Coiffeur lernen, um Biologe zu werden?

(«Berufsbildungplus»-Kampagne)

Will die erfreuliche Durchlässigkeit des Bildungssystems signalisieren: Plakat der «Berufsbildungplus»-Kampagne. (PD)

Zurzeit ist wieder die Saison der Lehrstellensuche eröffnet. Nach wie vor sind beinahe drei Viertel eines Jahrganges der Volksschulabgänger gehalten, einen Betrieb zu finden, der sie unter Vertrag nimmt, um eine zwei-, drei- oder vierjährige berufliche Ausbildung zu absolvieren. Dies ist eine anstrengende und aufreibende Beschäftigung für die Jugendlichen, aber auch für die hoffenden und bangenden Eltern. Denn die Berufs- und Tätigkeitswünsche wollen oft nicht zu den betrieblichen Angeboten in der Region passen. In einem in einer Kleinstadt domizilierten Uhrenkonzern werden etwa von 250 interessierten Jugendlichen 70 eingeladen für eine mehrtägige praktische Schnuppertätigkeit, davon selektioniert dann der Betrieb schliesslich ein knappes Dutzend. Bei diesem umfassenden Assessment spielen neben dem Aufweis manueller Geschicklichkeit im Besonderen auch die Schulnoten eine wichtige Rolle.
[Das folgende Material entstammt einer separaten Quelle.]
--- src/rtl/mpi_link_arbiter_if.sv ---
// Requester-side and MPI-send-side bundle of the link arbiter.
// The arbiter takes the slave modport; the NoC/DPI glue takes the master modport.
interface mpi_link_arbiter_if #(
  parameter int NUM_PORTS = 3,
  parameter int DATA_W    = 64
);
  localparam int PW = $clog2(NUM_PORTS);

  logic [NUM_PORTS-1:0]        req_valid_i;
  logic [NUM_PORTS*DATA_W-1:0] req_data_i;
  logic [NUM_PORTS-1:0]        req_ready_o;
  logic [NUM_PORTS-1:0]        yummy_i;
  logic                        send_valid_o;
  logic [DATA_W-1:0]           send_data_o;
  logic [PW-1:0]               send_port_o;

  modport master (
    output req_valid_i, req_data_i, yummy_i,
    input  req_ready_o, send_valid_o, send_data_o, send_port_o
  );

  modport slave (
    input  req_valid_i, req_data_i, yummy_i,
    output req_ready_o, send_valid_o, send_data_o, send_port_o
  );
endinterface

--- src/rtl/mpi_link_arbiter.sv ---
// Round-robin arbiter sharing one MPI send channel among NUM_PORTS requesters, with
// per-port yummy credits and an idle/run/drain/done lifecycle. Optional MPI_LINK_ARB_ERR_EN adds err_o/err_port_o.

// Per-port credit counter: grant consumes, yummy returns, saturating at CREDITS.
module mpi_link_arbiter_credit #(
  parameter int CREDITS = 4
) (
  input  logic       clk_i,
  input  logic       rst_i,
  input  logic       take_i,
  input  logic       give_i,
  output logic [3:0] credit_o,
  output logic       full_o,
  output logic       nz_o
);
  localparam logic [3:0] MAX = 4'(CREDITS);

  always_ff @(posedge clk_i or posedge rst_i) begin
    if (rst_i)
      credit_o <= MAX;
    else if (take_i && !give_i)
      credit_o <= credit_o - 4'd1;
    else if (give_i && !take_i && credit_o != MAX)
      credit_o <= credit_o + 4'd1;
  end

  assign full_o = (credit_o == MAX);
  assign nz_o   = (credit_o != 4'd0);
endmodule

module mpi_link_arbiter #(
  parameter int NUM_PORTS = 3,
  parameter int DATA_W    = 64,
  parameter int CREDITS   = 4
) (
  input  logic                  clk_i,
  input  logic                  rst_i,
  input  logic                  start_i,
  input  logic                  finalize_i,
  mpi_link_arbiter_if.slave     lnk,
  output logic [1:0]            state_o,
  output logic                  done_o
`ifdef MPI_LINK_ARB_ERR_EN
  ,
  output logic                  err_o,
  output logic [$clog2(NUM_PORTS)-1:0] err_port_o
`endif
);
  localparam int PW = $clog2(NUM_PORTS);

  typedef enum logic [1:0] {IDLE = 2'd0, RUN = 2'd1, DRAIN = 2'd2, DONE = 2'd3} state_e;

  state_e               state_q, state_d;
  logic                 grant_en, yummy_en;
  logic [PW-1:0]        ptr_q;
  logic [NUM_PORTS-1:0] elig, grant, yummy_act, cred_full, cred_nz;
  logic [PW-1:0]        gnt_idx;
  logic                 gnt_any;
  logic [NUM_PORTS-1:0][3:0] credit;

  // ---------------- FSM ----------------
  always_ff @(posedge clk_i or posedge rst_i) begin
    if (rst_i) state_q <= IDLE;
    else       state_q <= state_d;
  end

  always_comb begin
    state_d = state_q;
    unique case (state_q)
      IDLE:  if (finalize_i) state_d = DONE;
             else if (start_i) state_d = RUN;
      RUN:   if (finalize_i) state_d = DRAIN;
      DRAIN: if (&cred_full && !lnk.send_valid_o) state_d = DONE;
      DONE:  state_d = DONE;
      default: state_d = IDLE;
    endcase
  end

  always_comb begin
    grant_en = (state_q == RUN);
    yummy_en = (state_q != IDLE);
    done_o   = (state_q == DONE);
    state_o  = state_q;
  end

  // ---------------- credits ----------------
  assign yummy_act = lnk.yummy_i & {NUM_PORTS{yummy_en}};

  for (genvar p = 0; p < NUM_PORTS; p++) begin : g_cred
    mpi_link_arbiter_credit #(.CREDITS(CREDITS)) u_cred (
      .clk_i    (clk_i),
      .rst_i    (rst_i),
      .take_i   (grant[p]),
      .give_i   (yummy_act[p]),
      .credit_o (credit[p]),
      .full_o   (cred_full[p]),
      .nz_o     (cred_nz[p])
    );
  end

  // ---------------- round-robin pick ----------------
  assign elig = lnk.req_valid_i & cred_nz & {NUM_PORTS{grant_en}};

  always_comb begin
    int idx;
    idx     = 0;
    grant   = '0;
    gnt_idx = '0;
    gnt_any = 1'b0;
    for (int i = 0; i < NUM_PORTS; i++) begin
      idx = int'(ptr_q) + i;
      if (idx >= NUM_PORTS) idx = idx - NUM_PORTS;
      if (!gnt_any && elig[idx]) begin
        gnt_any    = 1'b1;
        gnt_idx    = PW'(idx);
        grant[idx] = 1'b1;
      end
    end
  end

  assign lnk.req_ready_o = grant;

  always_ff @(posedge clk_i or posedge rst_i) begin
    if (rst_i)
      ptr_q <= '0;
    else if (gnt_any)
      ptr_q <= (gnt_idx == PW'(NUM_PORTS - 1)) ? '0 : gnt_idx + 1'b1;
  end

  // ---------------- registered send stage ----------------
  always_ff @(posedge clk_i or posedge rst_i) begin
    if (rst_i) begin
      lnk.send_valid_o <= 1'b0;
      lnk.send_data_o  <= '0;
      lnk.send_port_o  <= '0;
    end else begin
      lnk.send_valid_o <= gnt_any;
      if (gnt_any) begin
        lnk.send_data_o <= lnk.req_data_i[int'(gnt_idx)*DATA_W +: DATA_W];
        lnk.send_port_o <= gnt_idx;
      end
    end
  end

`ifdef MPI_LINK_ARB_ERR_EN
  // A requester must hold valid until granted; a yummy on a full counter is a protocol slip.
  logic [NUM_PORTS-1:0] valid_q, ready_q, drop, ovf, off;
  logic [PW-1:0]        off_idx;

  always_ff @(posedge clk_i or posedge rst_i) begin
    if (rst_i) begin
      valid_q <= '0;
      ready_q <= '0;
    end else begin
      valid_q <= lnk.req_valid_i;
      ready_q <= grant;
    end
  end

  assign drop = valid_q & ~ready_q & ~lnk.req_valid_i;
  assign ovf  = yummy_act & ~grant & cred_full;
  assign off  = drop | ovf;

  always_comb begin
    off_idx = '0;
    for (int i = NUM_PORTS - 1; i >= 0; i--)
      if (off[i]) off_idx = PW'(i);
  end

  always_ff @(posedge clk_i or posedge rst_i) begin
    if (rst_i) begin
      err_o      <= 1'b0;
      err_port_o <= '0;
    end else if (!err_o && |off) begin
      err_o      <= 1'b1;
      err_port_o <= off_idx;
    end
  end
`endif
endmodule

--- src/flat_wrapper.sv ---
// flat-port wrapper written by rule: the top's interface ports become plain ports
module mpi_link_arbiter_flat 
#(
  parameter int NUM_PORTS = 3,
  parameter int DATA_W    = 64,
  parameter int CREDITS   = 4
)
  (clk_i, rst_i, start_i, finalize_i, state_o, done_o, lnk_req_valid_i, lnk_req_data_i, lnk_yummy_i, lnk_req_ready_o, lnk_send_valid_o, lnk_send_data_o, lnk_send_port_o);
  mpi_link_arbiter_if #(.NUM_PORTS(NUM_PORTS), .DATA_W(DATA_W)) lnk_i ();
  input  logic clk_i;
  input  logic rst_i;
  input  logic start_i;
  input  logic finalize_i;
  output logic [1:0] state_o;
  output logic done_o;
  input wire logic [$bits(lnk_i.req_valid_i)-1:0] lnk_req_valid_i;
  input wire logic [$bits(lnk_i.req_data_i)-1:0] lnk_req_data_i;
  input wire logic [$bits(lnk_i.yummy_i)-1:0] lnk_yummy_i;
  output wire logic [$bits(lnk_i.req_ready_o)-1:0] lnk_req_ready_o;
  output wire logic [$bits(lnk_i.send_valid_o)-1:0] lnk_send_valid_o;
  output wire logic [$bits(lnk_i.send_data_o)-1:0] lnk_send_data_o;
  output wire logic [$bits(lnk_i.send_port_o)-1:0] lnk_send_port_o;
  assign lnk_i.req_valid_i = lnk_req_valid_i;
  assign lnk_i.req_data_i = lnk_req_data_i;
  assign lnk_i.yummy_i = lnk_yummy_i;
  assign lnk_req_ready_o = lnk_i.req_ready_o;
  assign lnk_send_valid_o = lnk_i.send_valid_o;
  assign lnk_send_data_o = lnk_i.send_data_o;
  assign lnk_send_port_o = lnk_i.send_port_o;
  mpi_link_arbiter #(.NUM_PORTS(NUM_PORTS), .DATA_W(DATA_W), .CREDITS(CREDITS)) u_core (.clk_i(clk_i), .rst_i(rst_i), .start_i(start_i), .finalize_i(finalize_i), .lnk(lnk_i), .state_o(state_o), .done_o(done_o));
endmodule
--- config.mk ---
export PLATFORM = sky130hd
export DESIGN_NAME = mpi_link_arbiter_flat
export DESIGN_NICKNAME = d
export VERILOG_FILES = /design/src/rtl/mpi_link_arbiter_if.sv /design/src/rtl/mpi_link_arbiter.sv /design/src/flat_wrapper.sv
export SDC_FILE = /design/constraint.sdc
export NUM_CORES = 1
export LEC_CHECK = 0
export ABC_AREA = 1
export CORE_MARGIN = 2
export CORE_UTILIZATION = 45
export CTS_BUF_LIST = sky130_fd_sc_hd__clkbuf_4 sky130_fd_sc_hd__clkbuf_8 sky130_fd_sc_hd__clkbuf_16
export CTS_CLUSTER_SIZE = 25
export DETAILED_ROUTE_END_ITERATION = 7
export DONT_BUFFER_PORTS = 1
export HOLD_SLACK_MARGIN = 0.1
export PLACE_DENSITY = 0.73
export SETUP_SLACK_MARGIN = 0.02
export SLEW_MARGIN = 20
export SYNTH_ARGS = -nofsm -noshare
export SYNTH_HDL_FRONTEND = slang
export SYNTH_HIERARCHICAL = 1
export SYNTH_SLANG_ARGS = --single-unit
--- constraint.sdc ---
create_clock -name clk_i -period 2.7 [get_ports clk_i]
set_clock_uncertainty 0.05 [all_clocks]
set_input_delay 0.54 -clock clk_i [delete_from_list [all_inputs] [get_ports clk_i]]
set_output_delay 0.54 -clock clk_i [all_outputs]
set_load 0.02 [all_outputs]
# Word level (Yosys, flattened, before mapping)
# Index checks and enable logic that the tools add are counted.
# op_classes
bitwise_logic	5
n_lt_le_gt_ge	9
n_eq_ne	13
muxes	39
shifts	1
n_reduce_logical	34
add_sub_neg	12
# op_table
op	n
$shiftx 192x9->64	1
$ge 32x1->1 const B	3
$lt 32x4->1 const B	3
$mux 32	3
$ge 32x3->1 const B	2
$sub 32x3->32 const B	2
$mux 4	6
$mux 2	8
$logic_and 1x1->1	15
$add 4x1->4 const B	3
$eq 4x3->1 const B	3
$mux 1	12
$ne 4x3->1 const B	3
$reduce_bool 4->1	3
$sub 4x1->4 const B	3
$and 3x3->3	3
$logic_not 1->1	9
$mux 3	3
$pmux 2 s4	1
$reduce_bool 2->1	4
$bmux 1 s2	3
$demux 1 s2	3
$eq 2x2->1 const B	3
$or 3x3->3	2
other kinds (11)	12
# totals
inputBits	202
wordCells	121
reg_bits	83
output_inout_bits	73

# Logic depth before layout (Yosys ltp)
# Gate-level depths: netlist (run 1).
# logic_depth
ltp_word	18
depth_mapped	22

# Hierarchy
# The synthesis (run 1) kept the hierarchy.
# modules_own_cells
mod	seq_area_each_um2	instances	cells_each	area_each_um2
mpi_link_arbiter	1776.7	1	654	4733.3
mpi_link_arbiter_credit	101.3	3	48	321.6

# Worst setup path after synthesis (run 1)
# No wires, ideal clock.
# synth_path
path_type	reg-to-reg
start	reg u_core.ptr_q[0]
end	reg u_core.g_cred[2].u_cred.credit_o[2]
stages_incl_launch_ff	22
setup_slack_ns	-0.279
path_buffers	2
t_arrival_ns	2.856
t_required_ns	2.577
path_cell_list	dfrtp_1 -> inv_1 -> ha_1 -> inv_2 -> nand3_1 -> nand3_2 -> nand2_2 -> nand2_4 -> inv_2 -> nand3_2 -> buf_4 -> buf_2 -> nand3_1 -> nand2_2 -> nand2_1 -> nand2_1 -> inv_2 -> ha_1 -> inv_1 -> nand2_1 -> xor2_1 -> a21oi_1
# synth_via
elab_chain_cells	16
# synth_rtl
item	line	rtl
from (decl)	mpi_link_arbiter.sv:55	logic [PW-1:0] ptr_q;
from (signal assigned)	mpi_link_arbiter.sv:127	ptr_q <= (gnt_idx == PW'(NUM_PORTS - 1)) ? '0 : gnt_idx + 1'b1;
parallel branches: the longest is 11 deep, another holds $sub 32x3->32	n/a	
$mux 3 *	mpi_link_arbiter.sv:113	if (!gnt_any && elig[idx]) begin
via lnk_req_ready_o[2]	flat_wrapper.sv:19	output wire logic [$bits(lnk_i.req_ready_o)-1:0] lnk_req_ready_o;
$logic_not 1->1	mpi_link_arbiter.sv:23	else if (give_i && !take_i && credit_o != MAX)
$logic_and 1x1->1 (2 in a row)	mpi_link_arbiter.sv:23	
$reduce_bool 2->1 (no line)	n/a	
to (signal assigned)	mpi_link_arbiter.sv:22	credit_o <= credit_o - 4'd1;
to (signal assigned)	mpi_link_arbiter.sv:24	credit_o <= credit_o + 4'd1;
to (decl)	mpi_link_arbiter.sv:12	output logic [3:0] credit_o,
# Mark *: on every way through the listed nets, which the timed path passes. The select of a mux whose other input is x is not followed.
# A chain may end at the register's enable or synchronous reset.

# Worst setup path in the final report (run 1)
# layout_path
start	reg u_core.g_cred[0].u_cred.credit_o[2]
end	out lnk_req_ready_o[2]
# layout_via
elab_chain_cells	13
# layout_rtl
item	line	rtl
from (decl)	mpi_link_arbiter.sv:12	
from (signal assigned)	mpi_link_arbiter.sv:22	
from (signal assigned)	mpi_link_arbiter.sv:24	
$reduce_bool 4->1 *	mpi_link_arbiter.sv:28	assign nz_o = (credit_o != 4'd0);
via u_core.cred_nz[0]	mpi_link_arbiter.sv:56	logic [NUM_PORTS-1:0] elig, grant, yummy_act, cred_full, cred_nz;
$and 3x3->3 * (2 in a row)	mpi_link_arbiter.sv:102	assign elig = lnk.req_valid_i & cred_nz & {NUM_PORTS{grant_en}};
$bmux 1 s2	mpi_link_arbiter.sv:113	
$mux 1 (implied by the code) (2 in a row)	mpi_link_arbiter.sv:113	
$mux 1	mpi_link_arbiter.sv:113	
$logic_not 1->1	mpi_link_arbiter.sv:113	
$logic_and 1x1->1	mpi_link_arbiter.sv:113	
$mux 1	mpi_link_arbiter.sv:113	
$logic_not 1->1	mpi_link_arbiter.sv:113	
$logic_and 1x1->1	mpi_link_arbiter.sv:113	
$mux 3 *	mpi_link_arbiter.sv:113	
to (decl)	flat_wrapper.sv:19	
# Mark *: on every way through the listed nets, which the timed path passes. The rest lies on a longest branch. The select of a mux whose other input is x is not followed.

==> impl_metrics.csv, run 1 <==
group,metric,value,unit
sta,worst_slack,84.9,ps
critical_path,critical_path_buf_inv_count,4,
synth,yosys.area.top_type,"dfrtp_1",
pwr,pwr-share-clk,34.9,%
synth,synth_flop_cell,"dfrtp_1",
critical_path,slowest_stage,"dfstp_2",
finish,fin_nets,1013,
place,routabilityCongestion,0.894,
place,port_buffers,0,
synth,ys_async_sr_fraction,100,%
clocking,cts_buffers,9,
sta,worst_pin_slew,633,ps
grt,grt-ovfl-total,0,
clocking,clock-sinks,83,
clocking,cts-root-buf,"clkbuf_16",
pwr,switching_share,32.1,%
sta,fmax,382,MHz
critical_path,path_cells,"inv_2, nand3_1, nand2_2, inv_2, nand3_2, nand3_2, nand2_4, buf_4, nand3_1, nand3_4, buf_4",
place,place_ws,109,ps
synth,synth.top_cell.area_share,35.1,%
floorplan,die_w,117,microns
clocking,cts_tree,"yes",
sta,fin_crit,2620,ps
pwr,total_leakage_power,3.31,nW
floorplan,rows,41,
sta,hold_ws,277,ps
floorplan,ioPinCount,275,
critical_path,critPathRequiredTime,2110,ps
critical_path,r2r_start,"u_core/g_cred[0].u_cred/credit_o[2]",
synth,synth-adder-area-share,1.54,%
sta,finalSetupViolations,0,
route,wl_per_cell,16.7,microns
pwr,seqPwrFrac,43.3,%
grt,grt_max_degree,57,
clocking,path_clk_slew,70,ps
synth,synth_simple_gate_area_share,39.1,%
synth,synth_nets,1007,
critical_path,crit_start,"u_core/g_cred[0].u_cred/credit_o[2]",
floorplan,start_util,45.7,%
pwr,cellPowerDensity,571,nW/um^2
synth,yosys_warnings,6,
grt,grt_use_total,22.7,%
finish,num_antenna_cells,0,
synth,synth_compound_area_share,11.0,%
critical_path,cp_max_fo,6,
synth,synth_edf_count,0,
synth,synth-xor-area-share,1.38,%
critical_path,critPathTopFamily,"simple AND/OR/NAND/NOR gates",
route,routed_wl,16300,microns
clocking,cts_max_level,3,
sta,relSlewSlack,57.8,%
finish,drive_above_1_share,17.4,%
critical_path,crit_path_end_kind,"primary output",
route,vias,5136,
place,dp_hpwl,11700,microns
synth,postSynthAreaPerCell,7.14,sq um
synth,netlist_instances,798,
pwr,ir_drop,0.291,mV
critical_path,cp.arrival,2030,ps
critical_path,crit_type,"reg -> out",
synth,yosys-top-cells-area,"dfrtp_1 35%, nand2_1 22%, nand3_1 7.6%",
flow_run,cap_violations,0,
route,drtIter0Drc,327,
grt,grt_antenna_before_repair,0,
grt,grt_pass1_wl,23600,microns
sta,finalSetupTns,0,ps
synth,ys_seq_elements,83,
place,dp.cells,953,
sta,rsz0062_at_grt,"yes",
route,drtPass1Iterations,5,
sta,finalCritPeriodShare,96.9,%
route,antenna_left,0,
route,drc,0,
floorplan,die_h,117,microns
finish,layoutNonFillerInstCount,981,
outcome,status,"complete, no violations",
synth,synth_top_family_by_area,"simple AND/OR/NAND/NOR gates",
clocking,clock_latency,340,ps
critical_path,critPathMaxStageDelay,540,ps
sta,slew_viol_final,0,
pwr,p_sw,1.17,mW
synth,synthMuxAreaShare,0,%
critical_path,cp-start-kind,"register",
sta,hold_viol,0,
pwr,power_frac_comb,21.8,%
finish,area.growth.synth_to_final,12.2,%
synth,synth_most_common_cell,"nand2_1",
floorplan,core_area,12500,sq um
synth,ys_seq_area_share,36.5,%
synth,synth_common_cells,"333 x nand2_1, 86 x nand3_1, 80 x dfrtp_1, 61 x inv_1, 57 x a21boi_1",
min_path,hold_path_class,"in -> reg",
synth,synthesis.area,5700,sq um
pwr,internal_power,2.48,mW
route,viasPerCell,5.24,
min_path,hold_start,"lnk_req_data_i[87]",
clocking,clockBufferDepth,2,
grt,grt_pass1_vias,4661,
pwr,total_power,3.65,mW
synth,synth_cell_types,30,
floorplan,dieArea,13600,sq um
[kinds of logic (layout without fill, tap and decap cells)]
kind of cell,count (synthesis),after routing
AOI/OAI and AO/OA,86,86
xor gates and xnor gates,9,9
adders and majority gates,7,7
buffers and inverters,116,127
DFF,83,83
and+or+nand+nor,497,497
[cells in the final DEF, fill, tap and decap left out, types with 9 or more instances in the layout]
cell type  instances
nand2_1          320
nand3_1           80
dfrtp_1           78
a21boi_1          57
inv_1             55
buf_4             30
nand2_2           26
nand3b_1          23
nand3_2           17
nor2_1            16
inv_2             15
clkbuf_16          9
[routing by layer]
layer,vias up,GRT usage (%),part of all wire [%]
met2,212,37.2,48
met4,0,8.97,2.0
met3,21,4.88,7.1
li1,2531,-,-
met5,-,0,0
met1,2372,29.3,43
[layout make-up]
| cell class | instances | area [sq um] |
|---|---|---|
| Clock buffer | 11 | 246 |
| Clock inverter | 5 | 61.3 |
| Sequential cell | 83 | 2080 |
| Timing Repair Buffer | 37 | 347 |
| Multi-Input combinational cell | 599 | 3160 |
| Inverter | 74 | 287 |
| Fill cell | 1219 | 6070 |
| Tap cell | 172 | 215 |
[power by group through the flow]
stage               Clock (mW)  Sequential, mW  Combinational (mW)
floorplan                    0            1.57               0.590
global placement             0            1.58               0.723
detailed placement           0            1.59               0.744
CTS                       1.30            1.57               0.754
global route              1.36            1.60               0.909
finish                    1.27            1.58               0.795
[worst paths after layout]
path                                                       end  slack [ps]  cells after the start
min in group asynchronous  u_core/g_cred[1].u_cred/credit_o[3]         590                      2
min reg2reg                u_core/g_cred[1].u_cred/credit_o[3]         510                      2
min                                 u_core/lnk.send_data_o[23]         280                      2
max in group asynchronous           u_core/lnk.send_data_o[22]        1240                      3
max reg2reg                u_core/g_cred[0].u_cred/credit_o[3]         170                     19
max                                         lnk_req_ready_o[2]          80                     11
[through the flow]
stage / util [%] / area (sq um)
detailed placement: 47.2 / 5880
floorplan: - / 5730
finish: 51.3 / 6390
CTS: 50.1 / 6250
global route: 51.3 / 6390
global placement: 47.2 / 5880
[flip-flops by register name (all words and copies together) (netlist names)]
register	cells
u_core/state_o	2
u_core/lnk.send_port_o	2
u_core/lnk.send_data_o	64
u_core/ptr_q	2
u_core/lnk.send_valid_o	1
u_core/g_cred.u_cred/credit_o	12
[what timing repair did]
action	in CTS	in global routing
gates resized for setup	5	31
endpoints found under the setup margin	3	9
setup buffers	3	8
hold endpoints to repair	10	0
pin swaps	1	16
hold buffers	1	0
[worst register-to-register path, stage by stage, from the launching register on]
cell	delay (ps)
dfstp_2	540
inv_2	60
nand3_1	90
nand2_2	80
o21ai_1	140
o21ai_1	130
a21boi_4	200
nand3_1	90
o211ai_1	120
buf_4	190
nand2_2	60
buf_4	160
nand2_2	70
nand2_2	80
nor2_2	100
nand2_1	50
nand3_1	60
nand2_1	50
nand2_1	50
nand2_1	50
Power figures use the tool's default switching activity.
$ cat config.mk
export PLATFORM = sky130hd
export DESIGN_NAME = node_id_allocator
export DESIGN_NICKNAME = d
export VERILOG_FILES = /design/src/rtl/node_id_pkg.sv /design/src/rtl/node_id_allocator.sv
export SDC_FILE = /design/constraint.sdc
export NUM_CORES = 1
export LEC_CHECK = 0
export CORE_ASPECT_RATIO = 0.5
export CORE_MARGIN = 2
export CORE_UTILIZATION = 40
export DETAILED_ROUTE_END_ITERATION = 12
export PLACE_DENSITY_LB_ADDON = 0.2
export SETUP_SLACK_MARGIN = 0.1
export SLEW_MARGIN = 15
export SYNTH_ARGS = -nofsm -noshare
export SYNTH_HDL_FRONTEND = slang
export SYNTH_SLANG_ARGS = --single-unit
$ cat constraint.sdc
create_clock -name clk -period 2 [get_ports clk]
set_input_delay 0.2 -clock clk [delete_from_list [all_inputs] [get_ports clk]]
set_output_delay 0.2 -clock clk [all_outputs]
set_load 0.02 [all_outputs]
$ cat src/rtl/node_id_pkg.sv
// Shared types for the node-name to node-index allocator: name width, LUT entry
// layout and controller states.
package node_id_pkg;

    // Three letters of five bits each.
    localparam int unsigned NODE_STR_WIDTH = 15;

    // Widest index an entry can carry; the live index width is a parameter of the block.
    localparam int unsigned LUT_IDX_MAX_WIDTH = 15;

    // LUT entry: the valid flag sits above the index in the stored word.
    typedef struct packed {
        logic                         valid;
        logic [LUT_IDX_MAX_WIDTH-1:0] idx;
    } lut_entry_t;

    typedef enum logic [2:0] {
        StClear,
        StIdle,
        StLookup,
        StResolve,
        StEmit
    } alloc_state_e;

endpackage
Schulleistungsschwächere Jugendliche hingegen können sich kaum auf solche Berufe bewerben, denn auch bei ihnen ist unabhängig von eventuell vorhandener praktischer Begabung der Zugang zur Berufsbildung und späteren beruflichen Tätigkeit über Schulnoten weitgehend kanalisiert. Trotz Überangebot an offenen Lehrstellen sind ihre Auswahlmöglichkeiten stark reduziert. Denn auch Betriebe und Verbände in weniger nachgefragten Branchen machen sich ebenso ihre Gedanken, ob sie die «richtigen» Jugendlichen finden, und hierbei wird immer mehr auf Schulleistungen geachtet.

Die Krise des Berufes

Heute ist eine weiterführende Bildung nach dem beruflichen Erstabschluss beinahe unumgänglich, um berufliche Tätigkeiten mit Verantwortung oder Kaderpositionen zu erreichen. Eltern und Jugendliche sehen daher eine Berufsbildung mit etablierten Anschlussmöglichkeiten, aber auch eine gute schulische Bildung als wichtige Basis für den Bildungserfolg und die berufliche Karriere an. Hierbei haben unspezifische Bildungsgänge wie das Gymnasium und breit angelegte Berufsbildungen wie die kaufmännische Ausbildung mit oft eingeschlossener Zugangsberechtigung zu den Fachhochschulen an Bedeutung gewonnen.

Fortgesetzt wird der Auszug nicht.